I have had trouble writing this post not only because my brain kept shutting down when I thought about “three times less” but also because the “as much as”/“more than” ambiguity is not as easily resolved for “less than.” In fact, trying to resolve that ambiguity points out the absurdity of “three times less than” phrasing. “Graphene paper is six times as light as steel” sounds bizarre to me.
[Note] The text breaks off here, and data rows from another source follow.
**src/rtl/rv_isa_pkg.sv**
```systemverilog
// Shared RISC-V ISA constants, decoded-field bundle and format classifier.
package rv_isa_pkg;

    localparam int unsigned INSTR_W = 32;

    localparam logic [6:0] OP_OP     = 7'b0110011;
    localparam logic [6:0] OP_IMM    = 7'b0010011;
    localparam logic [6:0] OP_LOAD   = 7'b0000011;
    localparam logic [6:0] OP_STORE  = 7'b0100011;
    localparam logic [6:0] OP_BRANCH = 7'b1100011;
    localparam logic [6:0] OP_LUI    = 7'b0110111;
    localparam logic [6:0] OP_AUIPC  = 7'b0010111;
    localparam logic [6:0] OP_JAL    = 7'b1101111;
    localparam logic [6:0] OP_JALR   = 7'b1100111;
    localparam logic [6:0] OP_SYSTEM = 7'b1110011;
    localparam logic [6:0] OP_IMM32  = 7'b0011011;
    localparam logic [6:0] OP_OP32   = 7'b0111011;

    localparam logic [2:0] FMT_R   = 3'd0;
    localparam logic [2:0] FMT_I   = 3'd1;
    localparam logic [2:0] FMT_S   = 3'd2;
    localparam logic [2:0] FMT_B   = 3'd3;
    localparam logic [2:0] FMT_U   = 3'd4;
    localparam logic [2:0] FMT_J   = 3'd5;
    localparam logic [2:0] FMT_ILL = 3'd7;

    typedef struct packed {
        logic [6:0] opcode;
        logic [4:0] rd;
        logic [2:0] funct3;
        logic [4:0] rs1;
        logic [4:0] rs2;
        logic [6:0] funct7;
        logic [2:0] fmt;
        logic       illegal;
    } dec_fields_t;

    // Every legal opcode ends in 2'b11, so compressed encodings fall to ILL.
    function automatic logic [2:0] fmt_of(input logic [6:0] opc, input logic rv64_en);
        logic [2:0] f;
        f = FMT_ILL;
        case (opc)
            OP_OP:                                 f = FMT_R;
            OP_IMM, OP_LOAD, OP_JALR, OP_SYSTEM:   f = FMT_I;
            OP_STORE:                              f = FMT_S;
            OP_BRANCH:                             f = FMT_B;
            OP_LUI, OP_AUIPC:                      f = FMT_U;
            OP_JAL:                                f = FMT_J;
            OP_IMM32:                              f = rv64_en ? FMT_I : FMT_ILL;
            OP_OP32:                               f = rv64_en ? FMT_R : FMT_ILL;
            default:                               f = FMT_ILL;
        endcase
        return f;
    endfunction

endpackage

```
**src/rtl/rv_imm_gen.sv**
```systemverilog
// Combinational immediate generator: format-selected, sign-extended to XLEN.
module rv_imm_gen
    import rv_isa_pkg::*;
#(
    parameter int unsigned XLEN = 32
) (
    input  logic [31:7]     instr_i,
    input  logic [2:0]      fmt_i,
    output logic [XLEN-1:0] imm_o
);

    logic [31:0] imm32;

    always_comb begin
        imm32 = 32'd0;
        case (fmt_i)
            FMT_I: imm32 = {{20{instr_i[31]}}, instr_i[31:20]};
            FMT_S: imm32 = {{20{instr_i[31]}}, instr_i[31:25], instr_i[11:7]};
            FMT_B: imm32 = {{19{instr_i[31]}}, instr_i[31], instr_i[7], instr_i[30:25],
                            instr_i[11:8], 1'b0};
            FMT_U: imm32 = {instr_i[31:12], 12'd0};
            FMT_J: imm32 = {{11{instr_i[31]}}, instr_i[31], instr_i[19:12], instr_i[20],
                            instr_i[30:21], 1'b0};
            default: imm32 = 32'd0;
        endcase
    end

    if (XLEN > 32) begin : g_wide
        assign imm_o = {{(XLEN-32){imm32[31]}}, imm32};
    end else begin : g_narrow
        assign imm_o = imm32[XLEN-1:0];
    end

endmodule

```
**src/rtl/rv_decode_stage.sv**
```systemverilog
// Registered RISC-V decode stage with one-entry skid buffer on a valid/ready interface.
module rv_decode_stage
    import rv_isa_pkg::*;
#(
    parameter int unsigned XLEN            = 32,
    parameter int unsigned RV64_OPS        = 0,
    parameter int unsigned FLUSH_KEEP_SKID = 0
) (
    input  logic              clk,
    input  logic              rst_n,
    input  logic              flush,
    input  logic              in_valid,
    output logic              in_ready,
    input  logic [31:0]       in_instr,
    input  logic [XLEN-1:0]   in_pc,
    output logic              out_valid,
    input  logic              out_ready,
    output logic [XLEN-1:0]   out_pc,
    output logic [6:0]        opcode,
    output logic [4:0]        rd,
    output logic [2:0]        funct3,
    output logic [4:0]        rs1,
    output logic [4:0]        rs2,
    output logic [6:0]        funct7,
    output logic [XLEN-1:0]   imm,
    output logic [2:0]        fmt,
    output logic              illegal
);

    localparam logic RV64_EN   = (RV64_OPS != 0) && (XLEN == 64);
    localparam logic KEEP_SKID = (FLUSH_KEEP_SKID != 0);

    dec_fields_t     new_f;
    logic [XLEN-1:0] new_imm;

    dec_fields_t     out_f_q,   out_f_d,   skid_f_q,   skid_f_d;
    logic [XLEN-1:0] out_pc_q,  out_pc_d,  skid_pc_q,  skid_pc_d;
    logic [XLEN-1:0] out_imm_q, out_imm_d, skid_imm_q, skid_imm_d;
    logic            out_valid_q, out_valid_d, skid_valid_q, skid_valid_d;
    logic            in_ready_q, in_ready_d;
    logic            in_fire;

    // Decode of the incoming word; registered alongside its PC.
    always_comb begin
        new_f         = '0;
        new_f.opcode  = in_instr[6:0];
        new_f.rd      = in_instr[11:7];
        new_f.funct3  = in_instr[14:12];
        new_f.rs1     = in_instr[19:15];
        new_f.rs2     = in_instr[24:20];
        new_f.funct7  = in_instr[31:25];
        new_f.fmt     = fmt_of(in_instr[6:0], RV64_EN);
        new_f.illegal = (new_f.fmt == FMT_ILL);
    end

    rv_imm_gen #(.XLEN(XLEN)) u_imm_gen (
        .instr_i (in_instr[31:7]),
        .fmt_i   (new_f.fmt),
        .imm_o   (new_imm)
    );

    assign in_fire = in_valid & in_ready_q;

    // Output slot is refilled from the skid first so order is preserved.
    always_comb begin
        out_valid_d  = out_valid_q;
        out_f_d      = out_f_q;
        out_pc_d     = out_pc_q;
        out_imm_d    = out_imm_q;
        skid_valid_d = skid_valid_q;
        skid_f_d     = skid_f_q;
        skid_pc_d    = skid_pc_q;
        skid_imm_d   = skid_imm_q;

        if (flush) begin
            out_valid_d = 1'b0;
            if (!KEEP_SKID) begin
                skid_valid_d = 1'b0;
            end
        end else if (!out_valid_q || out_ready) begin
            if (skid_valid_q) begin
                out_valid_d  = 1'b1;
                out_f_d      = skid_f_q;
                out_pc_d     = skid_pc_q;
                out_imm_d    = skid_imm_q;
                skid_valid_d = 1'b0;
            end else if (in_fire) begin
                out_valid_d  = 1'b1;
                out_f_d      = new_f;
                out_pc_d     = in_pc;
                out_imm_d    = new_imm;
            end else begin
                out_valid_d  = 1'b0;
            end
        end else if (in_fire) begin
            skid_valid_d = 1'b1;
            skid_f_d     = new_f;
            skid_pc_d    = in_pc;
            skid_imm_d   = new_imm;
        end

        in_ready_d = !skid_valid_d;
    end

    always_ff @(posedge clk or negedge rst_n) begin
        if (!rst_n) begin
            out_valid_q  <= 1'b0;
            out_f_q      <= '0;
            out_pc_q     <= '0;
            out_imm_q    <= '0;
            skid_valid_q <= 1'b0;
            skid_f_q     <= '0;
            skid_pc_q    <= '0;
            skid_imm_q   <= '0;
            in_ready_q   <= 1'b1;
        end else begin
            out_valid_q  <= out_valid_d;
            out_f_q      <= out_f_d;
            out_pc_q     <= out_pc_d;
            out_imm_q    <= out_imm_d;
            skid_valid_q <= skid_valid_d;
            skid_f_q     <= skid_f_d;
            skid_pc_q    <= skid_pc_d;
            skid_imm_q   <= skid_imm_d;
            in_ready_q   <= in_ready_d;
        end
    end

    assign in_ready  = in_ready_q;
    assign out_valid = out_valid_q;
    assign out_pc    = out_pc_q;
    assign imm       = out_imm_q;
    assign opcode    = out_f_q.opcode;
    assign rd        = out_f_q.rd;
    assign funct3    = out_f_q.funct3;
    assign rs1       = out_f_q.rs1;
    assign rs2       = out_f_q.rs2;
    assign funct7    = out_f_q.funct7;
    assign fmt       = out_f_q.fmt;
    assign illegal   = out_f_q.illegal;

endmodule

```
“X is three times less than Y,” should be a way of talking about the same relationship as “Y is three times more than X.” “Y is three times more than X” means that if X is 100 of some unit, Y is 400 of that unit (3X+X). But if I saw the phrase “X is three times less than Y,” and I knew there were 100 of Y, I would not naturally think of X as being 25 but as roughly 33. It’s asking too much to suggest the number three and then require people to divide by four instead! (It’s also a little unfair to ask people to do this with “X is three times more” phrasing, which is why I favor “three times as much as,” but I digress.) I think the people who use the phrase "X is three times less than Y" usually mean 3X=Y, not 3X+X=Y, so it is even worse: the most likely literal interpretation of the phrase will lead to an incorrect understanding of the numbers involved. If we’re talking about very large differences, like “X is a thousand times less than Y,” the misunderstanding is negligible, or absorbed into a rounding error anyway, but for smaller numbers, such as “X is three times less than Y,” the difference could be pretty significant.

When I first noticed my negative reaction to this type of phrase, I thought I just needed to think through the situations carefully, but I’ve come to the conclusion that my rejection is wholly warranted. Please, stop writing “three times less than” or “six times lighter than” or “twenty times thinner than.” Think of your long-suffering, literal-minded math writer friends and rewrite! “Steel is six times as heavy as graphene paper.” Thank you. Now I can continue my day without a pesky brain reboot.